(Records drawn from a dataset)
- Opening Delimiter -

## src/design/bffra_pkg.sv

```systemverilog
// Shared types and constants for the bitmap first-fit run allocator.
// Holds the controller state and result enums and the command and status structs.
// No dependencies.
package bffra_pkg;

  // Default geometry of the sector map.
  localparam int MAP_SECTORS_DEF = 32768;
  localparam int DATA_BASE_DEF   = 18;
  localparam int MAX_RUN_DEF     = 2;

  // Fixed field widths of the request and result items.
  localparam int SECTOR_W = 15;
  localparam int COUNT_W  = 2;

  // The usage map is stored as words of this many sector bits.
  localparam int WORD_W = 32;
  localparam int BIT_W  = $clog2(WORD_W);

  // Request operation codes.
  localparam logic OP_REALLOC = 1'b0;
  localparam logic OP_FORMAT  = 1'b1;

  // Controller states.
  typedef enum logic [3:0] {
    ST_CLEAR,
    ST_IDLE,
    ST_DECODE,
    ST_REL_RD,
    ST_REL_WR,
    ST_SCAN_START,
    ST_SCAN,
    ST_MARK_RD,
    ST_MARK_WR,
    ST_FINISH
  } state_e;

  // Which result the output register takes.
  typedef enum logic [1:0] {
    RES_FAIL,
    RES_FORMAT,
    RES_EMPTY,
    RES_FOUND
  } res_e;

  // Commands from the controller to the datapath.
  typedef struct packed {
    logic req_load;
    logic clr_init;
    logic clr_write;
    logic k_clr;
    logic k_inc;
    logic upd_rd;
    logic upd_wr;
    logic upd_set;
    logic scan_init;
    logic scan_next;
    logic hit_load;
    logic out_load;
    res_e res;
  } cmd_t;

  // Status from the datapath to the controller.
  typedef struct packed {
    logic req_op;
    logic req_reject;
    logic old_zero;
    logic new_zero;
    logic scan_off;
    logic rel_beyond;
    logic rel_k_last;
    logic mark_k_last;
    logic clr_last;
    logic scan_hit;
    logic scan_last;
    logic out_busy;
  } sts_t;

endpackage

```

## src/design/bffra_ctrl.sv

```systemverilog
// Controller state machine of the run allocator.
// Sequences clearing, release, first-fit scan, marking and result hand-off.
// Depends on bffra_pkg.
module bffra_ctrl import bffra_pkg::*; (
  input  logic clk_i,
  input  logic rst_ni,
  input  logic in_valid_i,
  output logic in_stall_o,
  output cmd_t cmd_o,
  input  sts_t sts_i
);

  state_e state_q, state_d;
  res_e   res_q, res_d;
  logic   fmt_q, fmt_d;
  state_e ar_state;
  res_e   ar_res;

  // State, pending result kind and format flag.
  always_ff @(posedge clk_i or negedge rst_ni) begin
    if (!rst_ni) begin
      state_q <= ST_CLEAR;
      res_q   <= RES_FAIL;
      fmt_q   <= 1'b0;
    end else begin
      state_q <= state_d;
      res_q   <= res_d;
      fmt_q   <= fmt_d;
    end
  end

  // Where to go once the old run has been released.
  always_comb begin
    ar_res = res_q;
    if (sts_i.new_zero) begin
      ar_state = ST_FINISH;
      ar_res   = RES_EMPTY;
    end else if (sts_i.scan_off) begin
      ar_state = ST_FINISH;
      ar_res   = RES_FAIL;
    end else begin
      ar_state = ST_SCAN_START;
    end
  end

  // Next state and commands.
  always_comb begin
    state_d    = state_q;
    res_d      = res_q;
    fmt_d      = fmt_q;
    cmd_o      = '0;
    cmd_o.res  = res_q;
    in_stall_o = (state_q != ST_IDLE);
    unique case (state_q)
      ST_CLEAR: begin
        cmd_o.clr_write = 1'b1;
        if (sts_i.clr_last) begin
          if (fmt_q) begin
            state_d = ST_FINISH;
            res_d   = RES_FORMAT;
            fmt_d   = 1'b0;
          end else begin
            state_d = ST_IDLE;
          end
        end
      end
      ST_IDLE: begin
        if (in_valid_i) begin
          cmd_o.req_load = 1'b1;
          state_d        = ST_DECODE;
        end
      end
      ST_DECODE: begin
        cmd_o.k_clr = 1'b1;
        priority if (sts_i.req_op == OP_FORMAT) begin
          cmd_o.clr_init = 1'b1;
          fmt_d          = 1'b1;
          state_d        = ST_CLEAR;
        end else if (sts_i.req_reject) begin
          res_d   = RES_FAIL;
          state_d = ST_FINISH;
        end else if (sts_i.old_zero) begin
          res_d   = ar_res;
          state_d = ar_state;
        end else begin
          state_d = ST_REL_RD;
        end
      end
      ST_REL_RD: begin
        if (sts_i.rel_beyond) begin
          // Sectors past the end of the map are skipped.
          cmd_o.k_inc = 1'b1;
          if (sts_i.rel_k_last) begin
            res_d   = ar_res;
            state_d = ar_state;
          end
        end else begin
          cmd_o.upd_rd = 1'b1;
          state_d      = ST_REL_WR;
        end
      end
      ST_REL_WR: begin
        cmd_o.upd_wr = 1'b1;
        cmd_o.k_inc  = 1'b1;
        if (sts_i.rel_k_last) begin
          res_d   = ar_res;
          state_d = ar_state;
        end else begin
          state_d = ST_REL_RD;
        end
      end
      ST_SCAN_START: begin
        cmd_o.scan_init = 1'b1;
        state_d         = ST_SCAN;
      end
      ST_SCAN: begin
        priority if (sts_i.scan_hit) begin
          cmd_o.hit_load = 1'b1;
          cmd_o.k_clr    = 1'b1;
          state_d        = ST_MARK_RD;
        end else if (sts_i.scan_last) begin
          res_d   = RES_FAIL;
          state_d = ST_FINISH;
        end else begin
          cmd_o.scan_next = 1'b1;
        end
      end
      ST_MARK_RD: begin
        cmd_o.upd_rd  = 1'b1;
        cmd_o.upd_set = 1'b1;
        state_d       = ST_MARK_WR;
      end
      ST_MARK_WR: begin
        cmd_o.upd_wr  = 1'b1;
        cmd_o.upd_set = 1'b1;
        cmd_o.k_inc   = 1'b1;
        if (sts_i.mark_k_last) begin
          res_d   = RES_FOUND;
          state_d = ST_FINISH;
        end else begin
          state_d = ST_MARK_RD;
        end
      end
      ST_FINISH: begin
        if (!sts_i.out_busy) begin
          cmd_o.out_load = 1'b1;
          state_d        = ST_IDLE;
        end
      end
      default: begin
        state_d = ST_IDLE;
      end
    endcase
  end

  // A found run is marked starting right after the hit.
  a_hit_then_mark: assert property (@(posedge clk_i) disable iff (!rst_ni)
    cmd_o.hit_load |=> cmd_o.upd_rd && cmd_o.upd_set)
    else $error("hit not followed by a mark read");

  // The output register is loaded only when its last result has gone.
  a_load_free: assert property (@(posedge clk_i) disable iff (!rst_ni)
    cmd_o.out_load |-> !sts_i.out_busy)
    else $error("result loaded over a pending one");

  // Every map write of a run update follows the read of the same word.
  a_wr_after_rd: assert property (@(posedge clk_i) disable iff (!rst_ni)
    cmd_o.upd_wr |-> $past(cmd_o.upd_rd) && (cmd_o.upd_set == $past(cmd_o.upd_set)))
    else $error("map write without preceding read");

endmodule

```

## config.mk

```make
export PLATFORM = sky130hd
export DESIGN_NAME = bffra_ctrl
export DESIGN_NICKNAME = d
export VERILOG_FILES = /design/src/design/bffra_pkg.sv /design/src/design/bffra_ctrl.sv
export SDC_FILE = /design/constraint.sdc
export NUM_CORES = 1
export LEC_CHECK = 0
export BUFFER_PORTS_ARGS = -buffer_cell sky130_fd_sc_hd__buf_2
export CAP_MARGIN = 10
export CELL_PAD_IN_SITES_DETAIL_PLACEMENT = 1
export CELL_PAD_IN_SITES_GLOBAL_PLACEMENT = 2
export CORE_MARGIN = 4
export CORE_UTILIZATION = 28
export CTS_BUF_LIST = sky130_fd_sc_hd__clkbuf_16
export DETAILED_ROUTE_END_ITERATION = 10
export PLACE_DENSITY = 0.94
export SYNTH_ARGS = -nofsm -noshare
export SYNTH_HDL_FRONTEND = slang
export SYNTH_SLANG_ARGS = --single-unit
```

## constraint.sdc

```tcl
create_clock -name clk_i -period 3.45 [get_ports clk_i]
set_clock_uncertainty 0.05 [all_clocks]
set_input_delay 0.5175 -clock clk_i [delete_from_list [all_inputs] [get_ports clk_i]]
set_output_delay 0.5175 -clock clk_i [all_outputs]
set_load 0.02 [all_outputs]
```

==> results of run 1 <==
[report_power, final]
part / switching, W / internal [W]
sequential: 0.000104 / 0.000119
combinational: 0.000367 / 0.000255
clock: 0.0000435 / 0.000151
[cells by family (layout without fill, tap and decap cells)]
kind of cell / count (synthesis) / in the layout
DFF: 7 / 7
and+or+nand+nor: 57 / 57
AOI/OAI and AO/OA: 35 / 35
buffers and inverters: 12 / 40
[worst max-delay path: stages (launching register included)]
cell,delay (ns)
dfrtp_1,0.62
nand2b_1,0.35
or4_4,0.57
inv_1,0.07
buf_2,0.15
[cell usage after synthesis, types with 3 or more instances]
cell type	number	area, µm²
dfrtp_1	7	175.2
a211oi_1	3	22.52
buf_2	3	15.01
a21o_1	3	22.52
nand2b_1	6	37.54
nor2b_1	6	37.54
a21oi_1	6	30.03
nand2_1	5	18.77
nand3_1	3	15.01
inv_1	7	26.28
nor2_1	10	37.54
nor3_1	11	55.05
o21ai_0	5	25.02
[worst min path at each step]
| stage | endpoint | slack [ns] | cells after the start |
|---|---|---|---|
| after floorplan | fmt_q | 0.17 | 0 |
| after CTS | res_q[1] | 0.06 | 1 |
| after detailed placement | fmt_q | 0.31 | 1 |
| after global placement | state_q[1] | 0.30 | 1 |
| after global routing | res_q[1] | 0.07 | 1 |
| final | res_q[0] | 0.06 | 1 |
[layer usage]
metal | part of all wire [%] | GRT usage (%) | vias to the layer above | routed length (µm)
met5 | 0 | 0 | - | 0
met4 | 1.5 | 5.234 | 0 | 46
met3 | 4.5 | 3.058 | 5 | 133
met2 | 48 | 26.50 | 27 | 1434
met1 | 46 | 20.61 | 498 | 1359
li1 | - | - | 484 | -
[cells in the final DEF (no fill, tap or decap), types with 3 or more instances in the layout]
master / n
nand2_1: 5
nor3_1: 11
nand2b_1: 6
dfrtp_1: 7
a21oi_1: 6
inv_1: 8
nand3_1: 3
clkbuf_16: 3
nor2_1: 10
o21ai_0: 5
a21o_1: 3
nor2b_1: 6
buf_2: 29
a211oi_1: 3
[flip-flops by register name (all words and copies together) (netlist names)]
| signal | count |
|---|---|
| state_q | 4 |
| res_q | 2 |
| fmt_q | 1 |
[layout make-up]
cell class | count | area [µm²]
clock buffer | 3 | 75.07
multi-input combinational | 92 | 609.3
sequential | 7 | 175.2
fill | 368 | 1732
inverter | 7 | 26.28
clock inverter | 1 | 3.754
timing repair buffer | 29 | 145.1
tap | 31 | 38.79
[per-stage QoR]
step | worst slack (ns) | total power (W)
after floorplan | 1.265 | 0.0006647
after global placement | 1.179 | 0.0008244
after detailed placement | 1.134 | 0.0008429
after CTS | 0.8898 | 0.001046
after global routing | 0.7808 | 0.001119
final | 0.8850 | 0.001039
==> metrics.cfg, run 1 <==
[global_routing]
grt_max_degree=25
antenna_found_initial=0
grt_pass1_vias=1040
grt_usage_pct=15.95
grt_pass1_wl_um=5119
grt.overflow.total=0

[logic_synthesis]
syn_nets=126
synth_top_family_by_area=simple AND/OR/NAND/NOR gates
synth_area_um2=837.1
synth_xor_area_share_pct=0
synth-async-reset-ratio_pct=100.0
syn_inst=111
synth_edf_count=0
dominantRegCellSynth=dfrtp_1
synthMuxAreaShare_pct=0
synthSimpleGateAreaFrac_pct=41.26
ys_seq_elements=7
seq_area_frac_synth_pct=20.93
synth_fa_ha_area_share_pct=0
synthDistinctLibCells=40
synth-compound-area-share_pct=31.54
yosys_warnings=0
avgSynthCellArea_um2=7.541

[drt]
viasPerCell=5.965
wire_per_inst_um=17.49
first_pass_iters=4
wl_um=2973
vias=1014
drc=0
ant_nets=0
drt_iter0_drc=39

[worst_hold_path]
hold_path.class=input pin to async pin

[sta]
clock.fmax_mhz=389.9
setup_tns_ns=0
min_period_over_period_pct=74.35
setup_viol=0
rsz0062_at_grt=false
maxSlewViolCount=0
hold_ws_ns=0.05879
max_slew.worst_pin.slew_ns=0.6884
min_period_ns=2.565
slew_headroom_pct=54.11
finalHoldViolCount=0

[setup_path]
reg2reg_from=state_q[3]
r2r_cells=5
cp-end-kind=output pin
crit_required_ns=2.88
cp.arrival_ns=2.00
critPathLaunchType=flip-flop
crit_path_end=cmd_o[4]
path_max_fanout=24
r2r_slack_ns=1.18
worstReg2RegEnd=res_q[1]
critical_path_class=flip-flop to output pin
startpoint=state_q[3]

[die]
fp.dieH_um=62.68
io_pins=30
rows=19
fp.dieW_um=62.68
start_util_pct=29.84
core_area_um2=2805
die-area_um2=3928

[clocking]
cts_resized=0
cts_buffers=3
clk_pin_slew_ns=0.04
clk_latency_ns=0.23
cts.path.max_buffers=2
numClockSinks=7
post-cts-setup-buffers=0
root_buffer=clkbuf_16
cts_tree=yes
cts-htree-levels=1
cts_hold_buf=0

[run_status]
status=finished clean

[final_layout]
final_core_util_pct=38.27
stdcell_count=170
layout-drive-gt1-share_pct=29.50
num_antenna_cells=0
fin_area_um2=1074
final_net_count=155
syn_to_final_growth_pct=28.25

[placed_design]
dp.cells=166
portBuffers=29
placed_area_um2=994.7
dpl.hpwl_um=2353
place_congestion=0.8329

[power_and_ir_drop]
leakage_nw=0.5050
irDropWorstVdd_mv=0.5107
powerDensity_nw_per_um2=968.1

[flow_run]
cap_viol_max_count=0

No activity file was read; power rests on OpenSTA's default activity.
==> run 2, diff against run 1 <==
--- a/config.mk
+++ b/config.mk
@@ -10,10 +10,10 @@
 export CELL_PAD_IN_SITES_DETAIL_PLACEMENT = 1
 export CELL_PAD_IN_SITES_GLOBAL_PLACEMENT = 2
 export CORE_MARGIN = 4
-export CORE_UTILIZATION = 28
+export CORE_UTILIZATION = 24
 export CTS_BUF_LIST = sky130_fd_sc_hd__clkbuf_16
 export DETAILED_ROUTE_END_ITERATION = 10
-export PLACE_DENSITY = 0.94
+export PLACE_DENSITY = 0.86
 export SYNTH_ARGS = -nofsm -noshare
 export SYNTH_HDL_FRONTEND = slang
 export SYNTH_SLANG_ARGS = --single-unit
==> constraint.sdc (replaced) <==
create_clock -name clk_i -period 2.1 [get_ports clk_i]
set_clock_uncertainty 0.05 [all_clocks]
set_input_delay 0.315 -clock clk_i [delete_from_list [all_inputs] [get_ports clk_i]]
set_output_delay 0.315 -clock clk_i [all_outputs]
set_load 0.02 [all_outputs]
==> run 2 against run 1 <==
Critical path depth up 1. Die area increased by 14%. Clock power grew 62%. Total power up 87%. First-iteration DRC count is 51% higher. Register-to-register slack worse by 1.1 ns. Setup slack got worse by 0.85 ns.
==> metrics.cfg, run 2 (synthesized netlist as in run 1, its figures left out) <==
[clocking]
cts.path.max_buffers=2  ; unchanged
clk_pin_slew_ns=0.04  ; about the same
cts_tree=yes
root_buffer=clkbuf_16
numClockSinks=7  ; unchanged
cts_buffers=3  ; unchanged
clk_latency_ns=0.23  ; about the same
cts-htree-levels=1  ; unchanged

[final_layout]
largest_reg_flops=4  ; unchanged
num_antenna_cells=0  ; unchanged
n_fill_cell=441  ; +20%
layout-drive-gt1-share_pct=40.38  ; +11 points
top_register=state_q
syn_to_final_growth_pct=47.98
mostFrequentLayoutCell=buf_2
final_core_util_pct=36.83  ; -1.4 points
stdcell_count=202  ; +19%
final_net_count=172  ; +11%
top_regs=state_q (4), res_q (2), fmt_q (1)
most-common-layout-cells=buf_2 (28), buf_4 (17), nor3_1 (11), nor2_1 (9), inv_1 (8)

[sta]
min_period_ns=2.068
clock.fmax_mhz=483.4
rsz0062_at_grt=true
slew_headroom_pct=68.60  ; +14 points
max_slew.worst_pin.slew_ns=0.4696  ; -0.2188 ns
setup_viol=0  ; unchanged
maxSlewViolCount=0  ; unchanged
min_period_over_period_pct=98.50
finalHoldViolCount=0  ; unchanged

[global_routing]
busiest_layer=met2
grt_usage_pct=15.47  ; -0.48 points
antenna_found_initial=0  ; unchanged
globalRouteMet1Util_pct=19.20  ; -1.4 points
grt_pass1_vias=1080  ; +3.8%
use_met3_pct=1.518  ; -1.5 points
grt_pass1_wl_um=5306  ; +3.7%
grt.overflow.total=0  ; unchanged
met2_usage_pct=27.48  ; +0.99 points
grt_max_degree=15  ; -40%

[setup_path]
critPathBufInv=3  ; +1
crit_chain=buf_4 -> nand2b_1 -> or4_4 -> inv_1 -> buf_2
cp_top_family=simple AND/OR/NAND/NOR gates
cp.arrival_ns=1.70  ; -0.30 ns
crit_required_ns=1.74  ; -1.14 ns
cp-end-kind=output pin
path_max_fanout=6  ; -75%
critical_path_class=flip-flop to output pin
critPathLaunchType=flip-flop
crit_path_top_delay_cell=or4_4
slowest_delay_ns=0.48  ; -0.14 ns
r2r_slack_ns=0.06  ; -1.12 ns

[flow_run]
cap_viol_max_count=0  ; unchanged

[drt]
drt_iter0_drc=59  ; +51%
wire_per_inst_um=16.76  ; -4.2%
first_pass_iters=5  ; +1
wl_um=3386  ; +14%
viasPerCell=5.287  ; -11%
drc=0  ; unchanged
ant_nets=0  ; unchanged
vias=1068  ; +5.3%

[power_and_ir_drop]
powerDensity_nw_per_um2=1572  ; +62%
leakage_nw=0.5832  ; +16%
irDropWorstVdd_mv=0.5889  ; +15%

[die]
core_area_um2=3363  ; +20%
die-area_um2=4496  ; +14%
fp.dieH_um=67.06  ; +7.0%
io_pins=30  ; unchanged
start_util_pct=24.89  ; -5.0 points
rows=21  ; +2
fp.dieW_um=67.06  ; +7.0%

[worst_hold_path]
hold_path.class=input pin to flip-flop

[placed_design]
portBuffers=29  ; unchanged
place_congestion=0.8637  ; +3.7%
dp.cells=195  ; +17%
dpl.hpwl_um=2724  ; +16%

[run_status]
status=finished clean

run 2: cell count changes in the layout (fill, tap and decap cells not counted), sizes merged:
cell | previous run | this run
buf | 29 | 45
dlygate4sd3 | 0 | 1
run 2: timing repair:
item,4_1_cts,5_1_grt
pin swaps,0,0
endpoints found under the hold margin,7,0
setup endpoints to repair,2,2
gates resized for setup,5,3
hold buffers,1,0
buffers inserted,0,2
run 2: layout make-up:
cell class              instances  area (µm²)  share of cell area, %
clock inverters                 1       3.754                 0.3030
well taps                      46       57.56                  4.646
flip-flops and latches          7       180.2                  14.55
multi-input cells              92       618.1                  49.90
inverters                       7       26.28                  2.121
repair buffers                 46       277.8                  22.42
clock buffers                   3       75.07                  6.061
run 2: power by group:
part / internal (W) / total (W) / leakage, nW / switching [W]
Clock: 0.000247 / 0.000314 / 0.0423 / 0.0000667
Combinational: 0.000585 / 0.00133 / 0.457 / 0.000741
Sequential: 0.000204 / 0.000307 / 0.0838 / 0.000103
run 2: per-stage QoR:
stage | TNS (ns) | hold WS [ns] | worst slack, ns | power, W | cell area (µm²)
finish | 0 | 0.3598 | 0.03151 | 0.001948 | 1239
global route | -0.03028 | 0.3853 | -0.03028 | 0.002100 | 1239
CTS | -0.0002149 | 0.3581 | -0.0002149 | 0.001899 | 1214
detailed placement | -0.007302 | 0.1040 | -0.007302 | 0.001560 | 1119
global placement | 0 | 0.1042 | 0.1619 | 0.001522 | 1119
floorplan | 0 | -0.03059 | 0.1179 | 0.001092 | 837.1
run 2: worst reg2reg max path, stage by stage, from the launching register on:
cell and delay (ns):
dfrtp_2 0.43, buf_4 0.15, or4b_4 0.57, or4_1 0.44, o311a_1 0.15, o211ai_2 0.15
run 2: path summary, 6_finish.rpt:
check	start	endpoint	depth (start not counted)
worst max-delay path	state_q[0]	cmd_o[4]	5
worst min-delay path	sts_i[0]	state_q[3]	3
worst max register to register	state_q[0]	state_q[1]	5
worst min register to register	fmt_q	fmt_q	1
max in group asynchronous	rst_ni	state_q[1]	2
min in group asynchronous	rst_ni	res_q[1]	2
run 2: routing by layer:
metal	part of all wire (%)	wire length, µm	vias up
li1	-	-	521
met1	45	1517	524
met2	51	1737	21
met3	3.5	120	2
met4	0.30	10	0
met5	0	0	-
==> run 3, diff against run 2 <==
--- a/config.mk
+++ b/config.mk
@@ -5,7 +5,7 @@
 export SDC_FILE = /design/constraint.sdc
 export NUM_CORES = 1
 export LEC_CHECK = 0
-export BUFFER_PORTS_ARGS = -buffer_cell sky130_fd_sc_hd__buf_2
+export BUFFER_PORTS_ARGS = -buffer_cell sky130_fd_sc_hd__clkbuf_2
 export CAP_MARGIN = 10
 export CELL_PAD_IN_SITES_DETAIL_PLACEMENT = 1
 export CELL_PAD_IN_SITES_GLOBAL_PLACEMENT = 2
==> run 3 against run 2 <==
Setup slack lost 0.0080 ns. Register-to-register slack got worse by 0.04 ns. Sequential share of layout area down 0.20 points. Die area unchanged. Hold slack got worse by 0.0085 ns. Routed wire length grew 0.24%. Sequential cell count did not move. Clock power rose by 2%. Clock-buffer cell count is the same. Critical endpoint is now res_q[0]. Largest cell class unchanged. Largest power group unchanged. Highest routed layer unchanged.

- Closing Delimiter -

* EXERCISE GOAL: Where in the entries above does the word "diff" appear? Copy each line that has it.

* SOLUTION FOR THIS PROBLEM:
==> run 2, diff against run 1 <==
==> run 3, diff against run 2 <==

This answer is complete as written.